Patients with severe genetic diseases such as SMA, Gaucher, Pompe, Fabry and MPS, who need a lifetime of costly treatments, have suffered the most.
Children whose treatment is cut off because funding stops flowing develop irreversible organ damage, and some die during the waiting period. Chakraborty says many families have been forced to sell their land, savings or gold to sustain treatment.
The Indian government does not keep a centralized record of how many applications have been made or how many children are awaiting funding and incomplete treatment, leading to a critical data gap that exacerbates the problem.
Chakraborty’s account shows that persistence is essential for journalists investigating rare disease policy. Despite submitting around 10 Freedom of Information requests, she received only three responses.
As Chakraborty emphasizes, it is critical for journalists working in this field to relentlessly repeat their applications for access to information, to use appeal mechanisms when bureaucratic obstacles are encountered, and to establish a relationship of trust with physicians working in the field to access documents behind closed doors. Because when it comes to rare diseases, the truth can only be reached through persistence, data and recording testimonies in the field.
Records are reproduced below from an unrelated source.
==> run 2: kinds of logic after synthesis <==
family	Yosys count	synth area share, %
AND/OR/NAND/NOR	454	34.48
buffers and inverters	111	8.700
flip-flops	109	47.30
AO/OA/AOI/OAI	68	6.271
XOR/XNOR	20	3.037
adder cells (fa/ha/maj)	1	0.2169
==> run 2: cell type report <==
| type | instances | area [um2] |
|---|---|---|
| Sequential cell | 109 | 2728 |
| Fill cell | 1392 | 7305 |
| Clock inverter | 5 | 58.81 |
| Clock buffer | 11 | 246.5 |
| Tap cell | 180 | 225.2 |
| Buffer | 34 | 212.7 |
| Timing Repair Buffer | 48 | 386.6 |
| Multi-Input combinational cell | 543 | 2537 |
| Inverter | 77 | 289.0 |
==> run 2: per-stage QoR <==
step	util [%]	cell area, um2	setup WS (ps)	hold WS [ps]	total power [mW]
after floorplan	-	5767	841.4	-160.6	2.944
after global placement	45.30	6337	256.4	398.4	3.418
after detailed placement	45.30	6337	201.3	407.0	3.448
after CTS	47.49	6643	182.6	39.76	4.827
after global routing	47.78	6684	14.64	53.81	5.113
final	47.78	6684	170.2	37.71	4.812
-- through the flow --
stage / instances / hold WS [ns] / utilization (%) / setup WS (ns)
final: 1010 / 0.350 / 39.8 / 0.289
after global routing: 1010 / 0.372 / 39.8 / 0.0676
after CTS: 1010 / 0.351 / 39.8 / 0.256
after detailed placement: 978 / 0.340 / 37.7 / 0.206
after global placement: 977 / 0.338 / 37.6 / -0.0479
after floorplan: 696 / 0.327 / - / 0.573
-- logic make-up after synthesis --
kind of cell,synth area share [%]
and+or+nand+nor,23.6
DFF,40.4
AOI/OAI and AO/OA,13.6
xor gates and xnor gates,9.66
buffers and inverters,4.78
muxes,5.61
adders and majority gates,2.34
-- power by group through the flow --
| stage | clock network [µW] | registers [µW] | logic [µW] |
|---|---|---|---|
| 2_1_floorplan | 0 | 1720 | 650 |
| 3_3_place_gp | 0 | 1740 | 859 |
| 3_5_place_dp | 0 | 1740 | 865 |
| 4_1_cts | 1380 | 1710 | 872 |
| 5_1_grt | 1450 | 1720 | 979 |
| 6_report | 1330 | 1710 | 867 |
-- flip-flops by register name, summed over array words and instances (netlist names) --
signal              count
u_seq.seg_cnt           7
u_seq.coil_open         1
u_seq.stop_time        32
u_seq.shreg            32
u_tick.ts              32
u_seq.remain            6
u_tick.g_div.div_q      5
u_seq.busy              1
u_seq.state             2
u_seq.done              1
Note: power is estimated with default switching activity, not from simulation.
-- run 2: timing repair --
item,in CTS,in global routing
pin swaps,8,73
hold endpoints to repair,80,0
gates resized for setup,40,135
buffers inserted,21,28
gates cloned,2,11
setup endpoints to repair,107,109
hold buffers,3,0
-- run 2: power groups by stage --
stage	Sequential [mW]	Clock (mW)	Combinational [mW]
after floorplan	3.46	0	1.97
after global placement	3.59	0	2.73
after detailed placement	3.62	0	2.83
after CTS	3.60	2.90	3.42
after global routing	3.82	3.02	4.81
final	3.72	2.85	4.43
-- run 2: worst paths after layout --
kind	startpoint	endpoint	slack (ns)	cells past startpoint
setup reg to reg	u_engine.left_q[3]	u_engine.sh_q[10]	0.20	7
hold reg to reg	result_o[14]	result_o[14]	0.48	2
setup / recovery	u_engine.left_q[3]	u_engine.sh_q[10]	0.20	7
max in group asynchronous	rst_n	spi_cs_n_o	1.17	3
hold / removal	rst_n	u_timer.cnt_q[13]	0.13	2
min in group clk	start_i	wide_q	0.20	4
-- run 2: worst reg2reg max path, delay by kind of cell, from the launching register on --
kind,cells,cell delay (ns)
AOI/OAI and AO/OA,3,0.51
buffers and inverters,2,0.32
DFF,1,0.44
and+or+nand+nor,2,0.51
===== src/rtl/cal_alarm_match.sv =====
module cal_alarm_match #(
  parameter int DW        = 8,
  parameter int AW        = 4,
  parameter int NF        = 5,
  parameter int FLAG_ADDR = 0,
  parameter int CTRL_ADDR = 1,
  parameter int ALM_BASE  = 2,
  parameter int AF_BIT    = 6
) (
  input  logic             clk,
  input  logic             rst_n,
  input  logic             reg_we,
  input  logic             reg_re,
  input  logic [AW-1:0]    reg_addr,
  input  logic [DW-1:0]    reg_wdata,
  output logic [DW-1:0]    reg_rdata,
  input  logic [NF*DW-1:0] time_bcd,
  input  logic             sec_tick,
  input  logic             on_battery,
  input  logic             wdog_irq,
  input  logic             ftest_wave,
  output logic             alarm_flag,
  output logic             irq_n
);
  localparam int MB = DW - 1;

  logic [DW-1:0] alm_q [NF];
  logic [NF-1:0] fld_hit;
  logic          ctl_afe, ctl_abe, ctl_ften, af_q;

  wire flag_rd = reg_re && (reg_addr == AW'(FLAG_ADDR));
  wire ctl_wr  = reg_we && (reg_addr == AW'(CTRL_ADDR));

  for (genvar gi = 0; gi < NF; gi++) begin : g_fld
    always_ff @(posedge clk) begin
      if (!rst_n)
        alm_q[gi] <= '0;
      else if (reg_we && reg_addr == AW'(ALM_BASE + gi))
        alm_q[gi] <= reg_wdata;
    end
    assign fld_hit[gi] = alm_q[gi][MB] ||
                         (alm_q[gi][MB-1:0] == time_bcd[gi*DW +: MB]);
  end

  wire hit = sec_tick && (&fld_hit);

  always_ff @(posedge clk) begin
    if (!rst_n)       af_q <= 1'b0;
    else if (hit)     af_q <= 1'b1;
    else if (flag_rd) af_q <= 1'b0;
  end

  always_ff @(posedge clk) begin
    if (!rst_n) begin
      ctl_afe  <= 1'b0;
      ctl_abe  <= 1'b0;
      ctl_ften <= 1'b0;
    end else if (ctl_wr) begin
      ctl_afe  <= reg_wdata[0];
      ctl_abe  <= reg_wdata[1];
      ctl_ften <= reg_wdata[2];
    end
  end

  wire alarm_drive = af_q && ctl_afe && (!on_battery || ctl_abe);

  assign alarm_flag = af_q;
  assign irq_n = (alarm_drive || wdog_irq) ? 1'b0 :
                 (ctl_ften ? ftest_wave : 1'b1);

  always_comb begin
    reg_rdata = '0;
    if (reg_addr == AW'(FLAG_ADDR))
      reg_rdata[AF_BIT] = af_q;
    else if (reg_addr == AW'(CTRL_ADDR))
      reg_rdata[2:0] = {ctl_ften, ctl_abe, ctl_afe};
    else
      for (int i = 0; i < NF; i++)
        if (reg_addr == AW'(ALM_BASE + i)) reg_rdata = alm_q[i];
  end
endmodule
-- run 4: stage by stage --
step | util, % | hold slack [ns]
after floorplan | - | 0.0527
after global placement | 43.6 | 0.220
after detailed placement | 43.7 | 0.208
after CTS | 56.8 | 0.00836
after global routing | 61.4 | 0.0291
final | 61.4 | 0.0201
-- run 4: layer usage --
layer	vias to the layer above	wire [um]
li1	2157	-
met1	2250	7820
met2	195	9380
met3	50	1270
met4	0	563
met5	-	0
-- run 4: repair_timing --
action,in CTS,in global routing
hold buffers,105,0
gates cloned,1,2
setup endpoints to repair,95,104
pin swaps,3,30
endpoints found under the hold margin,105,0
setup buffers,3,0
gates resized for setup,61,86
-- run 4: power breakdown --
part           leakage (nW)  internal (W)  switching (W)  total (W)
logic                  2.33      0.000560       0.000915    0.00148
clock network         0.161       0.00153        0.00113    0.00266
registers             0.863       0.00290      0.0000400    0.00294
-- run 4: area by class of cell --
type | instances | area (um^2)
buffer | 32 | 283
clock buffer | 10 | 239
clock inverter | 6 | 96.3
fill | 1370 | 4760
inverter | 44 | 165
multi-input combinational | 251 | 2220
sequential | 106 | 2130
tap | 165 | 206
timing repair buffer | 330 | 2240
Rare diseases are one of the most critical challenges not only for medicine but also for journalism. Diagnostic delays, costly treatments and policy gaps can only come to light through persistent research and by making invisible lives visible. Health and science journalism plays a vital role in this field, both as a means of holding people to account and as a voice for patients. Therefore, covering rare diseases is not just a matter of news production; it is also an ethical space where public responsibility, human stories and scientific truths intersect.